### src/rtl/crc32_frame_engine.sv
module crc32_frame_engine #(
  parameter logic [31:0] POLY_REFL = 32'hEDB88320,
  parameter logic [31:0] SEED      = 32'hFFFFFFFF,
  parameter logic [31:0] RESIDUE   = 32'hDEBB20E3
) (
  input  logic       clk,
  input  logic       rst_n,
  input  logic       tx_mode,
  input  logic       sof,
  input  logic       in_valid,
  input  logic [7:0] in_data,
  input  logic       eof,
  output logic       busy,
  output logic [7:0] out_data,
  output logic       frame_ok
);

  localparam int TAPS = 40;

  // elaboration-time only: used to derive the flat XOR masks
  function automatic logic [31:0] bit_walk(logic [31:0] c, logic [7:0] d);
    logic fb;
    for (int k = 0; k < 8; k++) begin
      fb = c[0] ^ d[k];
      c  = {1'b0, c[31:1]} ^ (fb ? POLY_REFL : 32'h0);
    end
    return c;
  endfunction

  function automatic logic [TAPS-1:0] row_mask(int j);
    logic [TAPS-1:0] m;
    logic [31:0] v;
    for (int i = 0; i < TAPS; i++) begin
      if (i < 32) v = bit_walk(32'h1 << i, 8'h0);
      else        v = bit_walk(32'h0, 8'(1 << (i - 32)));
      m[i] = v[j];
    end
    return m;
  endfunction

  logic [31:0] acc_q, acc_base, acc_nx;
  logic [31:0] tx_sh;
  logic [2:0]  tx_left;
  logic        take;

  assign busy     = tx_left != 3'd0;
  assign take     = in_valid & ~busy;
  assign acc_base = sof ? SEED : acc_q;
  assign out_data = busy ? tx_sh[7:0] : 8'h00;

  for (genvar j = 0; j < 32; j++) begin : g_xor
    localparam logic [TAPS-1:0] MASK = row_mask(j);
    assign acc_nx[j] = ^({in_data, acc_base} & MASK);
  end

  always_ff @(posedge clk) begin
    if (!rst_n)    acc_q <= SEED;
    else if (take) acc_q <= acc_nx;
  end

  always_ff @(posedge clk) begin
    if (!rst_n) begin
      tx_left <= 3'd0;
      tx_sh   <= 32'h0;
    end else if (take && eof && tx_mode) begin
      tx_left <= 3'd4;
      tx_sh   <= ~acc_nx;
    end else if (busy) begin
      tx_left <= tx_left - 3'd1;
      tx_sh   <= {8'h00, tx_sh[31:8]};
    end
  end

  always_ff @(posedge clk) begin
    if (!rst_n) frame_ok <= 1'b0;
    else        frame_ok <= take && eof && !tx_mode && (acc_nx == RESIDUE);
  end


  hold_when_idle_chk: assert property (@(posedge clk) disable iff (!rst_n)
    !(in_valid && !busy) |=> $stable(acc_q));


  busy_start_chk: assert property (@(posedge clk) disable iff (!rst_n)
    $rose(busy) |-> $past(in_valid && eof && tx_mode));


  busy_end_chk: assert property (@(posedge clk) disable iff (!rst_n)
    (tx_left == 3'd1) |=> !busy);


  tx_first_byte_chk: assert property (@(posedge clk) disable iff (!rst_n)
    $rose(busy) |-> (out_data == ~acc_q[7:0]));


  ok_source_chk: assert property (@(posedge clk) disable iff (!rst_n)
    frame_ok |-> $past(in_valid && !busy && eof && !tx_mode));


  ok_residue_chk: assert property (@(posedge clk) disable iff (!rst_n)
    frame_ok |-> (acc_q == RESIDUE));


  ok_not_busy_chk: assert property (@(posedge clk) disable iff (!rst_n)
    !(frame_ok && busy));

endmodule

### config.mk
export PLATFORM = sky130hd
export DESIGN_NAME = crc32_frame_engine
export DESIGN_NICKNAME = d
export VERILOG_FILES = /design/src/rtl/crc32_frame_engine.sv
export SDC_FILE = /design/constraint.sdc
export NUM_CORES = 1
export LEC_CHECK = 0
export ABC_AREA = 1
export BUFFER_PORTS_ARGS = -buffer_cell sky130_fd_sc_hd__clkbuf_2
export CAP_MARGIN = 0
export CELL_PAD_IN_SITES_DETAIL_PLACEMENT = 1
export CELL_PAD_IN_SITES_GLOBAL_PLACEMENT = 2
export CORE_MARGIN = 3
export CORE_UTILIZATION = 30
export CTS_CLUSTER_DIAMETER = 30
export DETAILED_ROUTE_END_ITERATION = 10
export GPL_ROUTABILITY_DRIVEN = 0
export GPL_TIMING_DRIVEN = 0
export PLACE_DENSITY_LB_ADDON = 0.1
export SLEW_MARGIN = 20
export SYNTH_ARGS = -nofsm -noshare
export SYNTH_HDL_FRONTEND = slang
export SYNTH_SLANG_ARGS = --single-unit
### constraint.sdc
create_clock -name clk -period 2.35 [get_ports clk]
set_input_delay 0.235 -clock clk [delete_from_list [all_inputs] [get_ports clk]]
set_output_delay 0.235 -clock clk [all_outputs]
set_load 0.02 [all_outputs]
==> summary.md <==
| Metric | Value |
|---|---|
| Die Wd | `139.5 um` |
| Final Hold Fails | `0` |
| Main synth FF type | `dfxtp_1` |
| Share of cells above drive strength 1 | `0.1025` |
| Yosys reg bits | `68` |
| Worst Path Buf+Inv | `1` |
| Initial Utilization | `0.3078` |
| CTS tree | `yes` |
| Beginning of the critical path | `acc_q[6]$_SDFFE_PN1P_` |
| Min-delay src | `rst_n` |
| Largest net degree at the start of global routing | `11` |
| Antenna-violating nets left | `0` |
| FMAX | `464.5 MHz` |
| Crit-path cells | `buf_2 > nor2_4 > nand2_1 > nand2_1 > nand2_1 > nand2_1 > nand2_1 > nand2_1 > nand2_1 > nor2_2 > nand3_1 > nor2_1` |
| Clock slew at reported path FFs | `60 ps` |
| Post-synth ARST share | `0` |
| Crit end category | `register` |
| Maximum vdd drop | `0.4443 mV` |
| Slowest CP cell | `dfxtp_1` |
| ANT cells | `0` |
| Row Count | `48` |
| Share of the synthesized area in the top cell type | `0.3239` |
| Critical R2R Launch | `acc_q[6]$_SDFFE_PN1P_` |
| Worst setup margin | `197.0 ps` |
| Required time of the critical path | `2620 ps` |
| Initial antenna violation count | `0` |
| Post-synth top area cell | `nand2_1` |
| Drt first pass iters | `5` |
| Clock power frac | `0.182` |
| Final net count | `1008` |
| Top-count cell post-synth | `nand2_1` |
| DRT iter0 DRCs | `341` |
| Routed vias/inst | `4.947` |
| R2R depth | `12` |
| Pint | `3.236 mW` |
| Most frequent CP cell | `nand2_1` |
| Drt wl/cell | `18.40 um` |
| Worst hold slack | `162.9 ps` |
| Max Clock Skew | `3.823 ps` |
| Post-layout minimum cycle time | `2153 ps` |
| EDFF count, synth | `0` |
| Pleak | `3.027 nW` |
| Post-route design area | `6050 sq um` |
| Synth-to-layout area growth | `13.23%` |
| Vias in the first global route | `5966` |
| Root buf cell | `clkbuf_16` |
| Detailed Route WL | `22450 um` |
| Die height | `139.5 um` |
| R2r setup slk | `200 ps` |
| Clock buffer depth | `2` |
| Warnings, synthesis | `0` |
| Clk_lat worst skew | `330 ps` |
| Htree depth | `3` |
| Seq pwr share | `0.252` |
| Mux share of post-synthesis cell area | `0` |
| Cell variety after synth | `34` |
| CP top delay family | `simple AND/OR/NAND/NOR gates` |
| Sw Ratio | `0.5158` |
| FF-to-FF End | `frame_ok$_SDFF_PN0_` |
| Final core utilization | `0.3485` |
| Final Total Pwr | `6.682 mW` |
| Setup Crit Path Kind | `register to register` |
| Cell depth of the worst hold path | `3` |
| Worst slew pin tran | `681.5 ps` |
| # IOs | `24` |
| Total gr overflow | `0` |
| Min-Delay Path Class | `input port to register` |
| Logic pwr share | `0.566` |
| Placed wire-length estimate | `17970 um` |
| Slew Limit Headroom | `0.5457` |
| Final setup vio count | `0` |
| Synthesized area | `5343 sq um` |
| Residual DRC | `0` |
| Tot GR Track Use | `0.2334` |
| P per Cell Area | `1104 nW/um^2` |
| Synth Area in Compound Gates | `0.1239` |
| Via count | `6035` |
| Sequential-to-total area share from yosys stat | `0.2548` |
| Arr. time, crit path | `2420 ps` |
| Post-CTS Repair Setup Buffers | `0` |
| Sink Count | `68` |
| Status | `finished clean` |
| Fillers | `2414` |
| First-pass GRT wire length | `34980 um` |
| Synth Area in XOR/XNOR | `0.03091` |
| Core ar. | `17360 sq um` |
| Net Sw Power | `3.446 mW` |
| Synth top area cells | `nand2_1, dfxtp_1, inv_1` |
| Cell Area, Placed | `5719 sq um` |
| Cells after Synth | `962` |
| DIE AREA | `19450 sq um` |
| Tcrit/Tclk final | `0.9162` |
| Slowest Stage Delay on Critical Path | `290 ps` |
| Worst slack at placement | `-165.3 ps` |
| Multi-input gate area | `3422 sq um` |
| Top cells by count, synth | `nand2_1, inv_1, dfxtp_1` |
| Syn Nets | `978` |
| Synthesized area per cell | `5.554 sq um` |
| Max-slew violations | `0` |
| Simple-Gate Fraction of Synth Area | `0.4710` |
| Register area | `1361 sq um` |
| Crit start category | `register` |
| RSZ-0062 raised after global routing | `no` |
| Hold EP | `tx_sh[2]$_SDFFE_PN0P_` |
| Adder-Cell Fraction of Synth Area | `0.004684` |
| Main combinational cell family by area after synthesis | `simple AND/OR/NAND/NOR gates` |
| CP max FO | `8` |
| Port Buffers | `19` |
| Max-Cap Viols | `0` |
| CTS Buf Count | `9` |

PROBLEM TO WORK ON ▸
Show every line above where "take" is found.

REPLY TO THE TASK ▸
  logic        take;
  assign take     = in_valid & ~busy;
    else if (take) acc_q <= acc_nx;
    end else if (take && eof && tx_mode) begin
    else        frame_ok <= take && eof && !tx_mode && (acc_nx == RESIDUE);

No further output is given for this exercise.